Material provided section start

<file path="src/design/pps_pkg.sv">
// Package for the rotated-rectangle point picker.
// Holds sequencer states, the slot table word layout and the CORDIC constants.
// No dependencies.
`default_nettype none

package pps_pkg;

    localparam int TURN          = 92160;
    localparam int QUARTER       = 23040;
    localparam int CORDIC_X0     = 39797;
    localparam int CORDIC_STEPS  = 16;

    typedef enum logic [3:0] {
        ST_IDLE,
        ST_CORDIC,
        ST_WRITE,
        ST_TRD,
        ST_TSTART,
        ST_TWAIT,
        ST_TEVAL,
        ST_MOD,
        ST_RK,
        ST_RKLD,
        ST_RSW,
        ST_RDRAIN,
        ST_RCHK,
        ST_OUT
    } pps_state_t;

    typedef enum logic [1:0] {
        CS_IDLE,
        CS_PREP,
        CS_ITER,
        CS_DONE
    } pps_cordic_state_t;

    // One slot of the rectangle table.
    typedef struct packed {
        logic signed [23:0] cx;
        logic signed [23:0] cy;
        logic [15:0]        w;
        logic [15:0]        h;
        logic signed [17:0] c;
        logic signed [17:0] s;
        logic signed [15:0] layer;
    } pps_entry_t;

    // Result of one containment test.
    typedef struct packed {
        logic done;
        logic hit;
    } pps_hit_res_t;

    // Arctangent of 2^-i in units of 2^-16 degree.
    function automatic logic signed [24:0] atan_at(input logic [3:0] i);
        logic signed [24:0] v;
        unique case (i)
            4'd0:    v = 25'sd2949120;
            4'd1:    v = 25'sd1740967;
            4'd2:    v = 25'sd919879;
            4'd3:    v = 25'sd466945;
            4'd4:    v = 25'sd234379;
            4'd5:    v = 25'sd117304;
            4'd6:    v = 25'sd58666;
            4'd7:    v = 25'sd29335;
            4'd8:    v = 25'sd14668;
            4'd9:    v = 25'sd7334;
            4'd10:   v = 25'sd3667;
            4'd11:   v = 25'sd1833;
            4'd12:   v = 25'sd917;
            4'd13:   v = 25'sd458;
            4'd14:   v = 25'sd229;
            default: v = 25'sd115;
        endcase
        return v;
    endfunction

endpackage

`default_nettype wire

</file>
<file path="src/design/pps_cordic.sv">
// Iterative CORDIC: turns an angle in 1/256 degree into Q1.16 cosine and sine.
// One shift-add step per cycle; depends on pps_pkg.
`default_nettype none

module pps_cordic (
    input  wire logic               clk,
    input  wire logic               rst_n,
    input  wire logic               start,
    input  wire logic [16:0]        angle,
    output logic                    done,
    output logic signed [17:0]      cos_val,
    output logic signed [17:0]      sin_val
);
    import pps_pkg::*;

    pps_cordic_state_t  state_reg, state_next;
    logic [16:0]        a_reg, a_next;
    logic [1:0]         q_reg, q_next;
    logic signed [19:0] x_reg, x_next;
    logic signed [19:0] y_reg, y_next;
    logic signed [24:0] z_reg, z_next;
    logic [3:0]         i_reg, i_next;
    logic signed [19:0] dx, dy;
    logic [16:0]        r;

    always_ff @(posedge clk or negedge rst_n)
    begin
        if (!rst_n)
        begin
            state_reg <= CS_IDLE;
        end
        else
        begin
            state_reg <= state_next;
        end
    end

    always_ff @(posedge clk)
    begin
        a_reg <= a_next;
        q_reg <= q_next;
        x_reg <= x_next;
        y_reg <= y_next;
        z_reg <= z_next;
        i_reg <= i_next;
    end

    assign dx = y_reg >>> i_reg;
    assign dy = x_reg >>> i_reg;

    always_comb
    begin
        state_next = state_reg;
        a_next     = a_reg;
        q_next     = q_reg;
        x_next     = x_reg;
        y_next     = y_reg;
        z_next     = z_reg;
        i_next     = i_reg;
        r          = a_reg;
        done       = 1'b0;
        unique case (state_reg)
            CS_IDLE:
            begin
                if (start)
                begin
                    a_next     = (angle >= 17'(TURN)) ? angle - 17'(TURN) : angle;
                    state_next = CS_PREP;
                end
            end
            CS_PREP:
            begin
                // Split the reduced angle into quadrant and remainder.
                if (a_reg >= 17'(3 * QUARTER))
                begin
                    q_next = 2'd3;
                    r      = a_reg - 17'(3 * QUARTER);
                end
                else if (a_reg >= 17'(2 * QUARTER))
                begin
                    q_next = 2'd2;
                    r      = a_reg - 17'(2 * QUARTER);
                end
                else if (a_reg >= 17'(QUARTER))
                begin
                    q_next = 2'd1;
                    r      = a_reg - 17'(QUARTER);
                end
                else
                begin
                    q_next = 2'd0;
                    r      = a_reg;
                end
                z_next     = $signed({r, 8'b0});
                x_next     = 20'sd39797;
                y_next     = '0;
                i_next     = '0;
                state_next = CS_ITER;
            end
            CS_ITER:
            begin
                if (!z_reg[24])
                begin
                    x_next = x_reg - dx;
                    y_next = y_reg + dy;
                    z_next = z_reg - atan_at(i_reg);
                end
                else
                begin
                    x_next = x_reg + dx;
                    y_next = y_reg - dy;
                    z_next = z_reg + atan_at(i_reg);
                end
                i_next = i_reg + 4'd1;
                if (i_reg == 4'(CORDIC_STEPS - 1))
                begin
                    state_next = CS_DONE;
                end
            end
            CS_DONE:
            begin
                done       = 1'b1;
                state_next = CS_IDLE;
            end
            default:
            begin
                state_next = CS_IDLE;
            end
        endcase
    end

    // Quadrant fold of the first-quadrant vector.
    always_comb
    begin
        unique case (q_reg)
            2'd0:
            begin
                cos_val = 18'(x_reg);
                sin_val = 18'(y_reg);
            end
            2'd1:
            begin
                cos_val = 18'(-y_reg);
                sin_val = 18'(x_reg);
            end
            2'd2:
            begin
                cos_val = 18'(-x_reg);
                sin_val = 18'(-y_reg);
            end
            default:
            begin
                cos_val = 18'(y_reg);
                sin_val = 18'(-x_reg);
            end
        endcase
    end

endmodule

`default_nettype wire

</file>
===== src/sv/ast_pkg.sv =====
`timescale 1ns / 1ps
package ast_pkg;

  // Token length cap; the length field is 7 bits wide.
  localparam int MAX_TOKEN_LEN = 127;
  localparam int LenCapInt     = (MAX_TOKEN_LEN < 127) ? MAX_TOKEN_LEN : 127;
  localparam logic [6:0] LEN_CAP = 7'(LenCapInt);

  localparam int QUEUE_DEPTH = 2;
  localparam int QPTR_W      = (QUEUE_DEPTH > 1) ? $clog2(QUEUE_DEPTH) : 1;
  localparam int QCNT_W      = $clog2(QUEUE_DEPTH + 1);

  typedef enum logic [3:0] {
    CLS_SYMBOL    = 4'd0,
    CLS_DECIMAL   = 4'd1,
    CLS_DIRECTIVE = 4'd2,
    CLS_COMMA     = 4'd3,
    CLS_ZERO      = 4'd4,
    CLS_HEX       = 4'd5,
    CLS_OCTAL     = 4'd6,
    CLS_DOLLAR    = 4'd7,
    CLS_REGISTER  = 4'd8,
    CLS_COLON     = 4'd9,
    CLS_LPAREN    = 4'd10,
    CLS_RPAREN    = 4'd11,
    CLS_ERROR     = 4'd12,
    CLS_STRING    = 4'd13,
    CLS_MINUS     = 4'd14
  } tok_class_t;

  typedef enum logic [3:0] {
    M_IDLE      = 4'd0,
    M_SYMBOL    = 4'd1,
    M_DECIMAL   = 4'd2,
    M_DIRECTIVE = 4'd3,
    M_ZERO      = 4'd4,
    M_HEX       = 4'd5,
    M_OCTAL     = 4'd6,
    M_DOLLAR    = 4'd7,
    M_REGISTER  = 4'd8,
    M_DOT       = 4'd9,
    M_ERROR     = 4'd10,
    M_STRING    = 4'd11
  } mode_t;

  // Character properties decided by the front end.
  typedef struct packed {
    logic       gap;
    logic       nul;
    logic       digit;
    logic       octal;
    logic       alpha;
    logic       hex_letter;
    logic       underscore;
    logic       zero;
    logic       x_letter;
    logic       dot;
    logic       dollar;
    logic       quote;
    logic       single;
    tok_class_t single_class;
  } char_info_t;

  typedef struct packed {
    logic [7:0]  char_in;
    logic [15:0] line_number;
    char_info_t  info;
  } ast_item_t;

endpackage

Material provided section end

▸ **About this task**:
Write out again, exactly, the lines from the start of the entries up to and including the one with "v = 25'sd117304;". Nothing else belongs in the reply.

▸ **Answer space**:
<file path="src/design/pps_pkg.sv">
// Package for the rotated-rectangle point picker.
// Holds sequencer states, the slot table word layout and the CORDIC constants.
// No dependencies.
`default_nettype none

package pps_pkg;

    localparam int TURN          = 92160;
    localparam int QUARTER       = 23040;
    localparam int CORDIC_X0     = 39797;
    localparam int CORDIC_STEPS  = 16;

    typedef enum logic [3:0] {
        ST_IDLE,
        ST_CORDIC,
        ST_WRITE,
        ST_TRD,
        ST_TSTART,
        ST_TWAIT,
        ST_TEVAL,
        ST_MOD,
        ST_RK,
        ST_RKLD,
        ST_RSW,
        ST_RDRAIN,
        ST_RCHK,
        ST_OUT
    } pps_state_t;

    typedef enum logic [1:0] {
        CS_IDLE,
        CS_PREP,
        CS_ITER,
        CS_DONE
    } pps_cordic_state_t;

    // One slot of the rectangle table.
    typedef struct packed {
        logic signed [23:0] cx;
        logic signed [23:0] cy;
        logic [15:0]        w;
        logic [15:0]        h;
        logic signed [17:0] c;
        logic signed [17:0] s;
        logic signed [15:0] layer;
    } pps_entry_t;

    // Result of one containment test.
    typedef struct packed {
        logic done;
        logic hit;
    } pps_hit_res_t;

    // Arctangent of 2^-i in units of 2^-16 degree.
    function automatic logic signed [24:0] atan_at(input logic [3:0] i);
        logic signed [24:0] v;
        unique case (i)
            4'd0:    v = 25'sd2949120;
            4'd1:    v = 25'sd1740967;
            4'd2:    v = 25'sd919879;
            4'd3:    v = 25'sd466945;
            4'd4:    v = 25'sd234379;
            4'd5:    v = 25'sd117304;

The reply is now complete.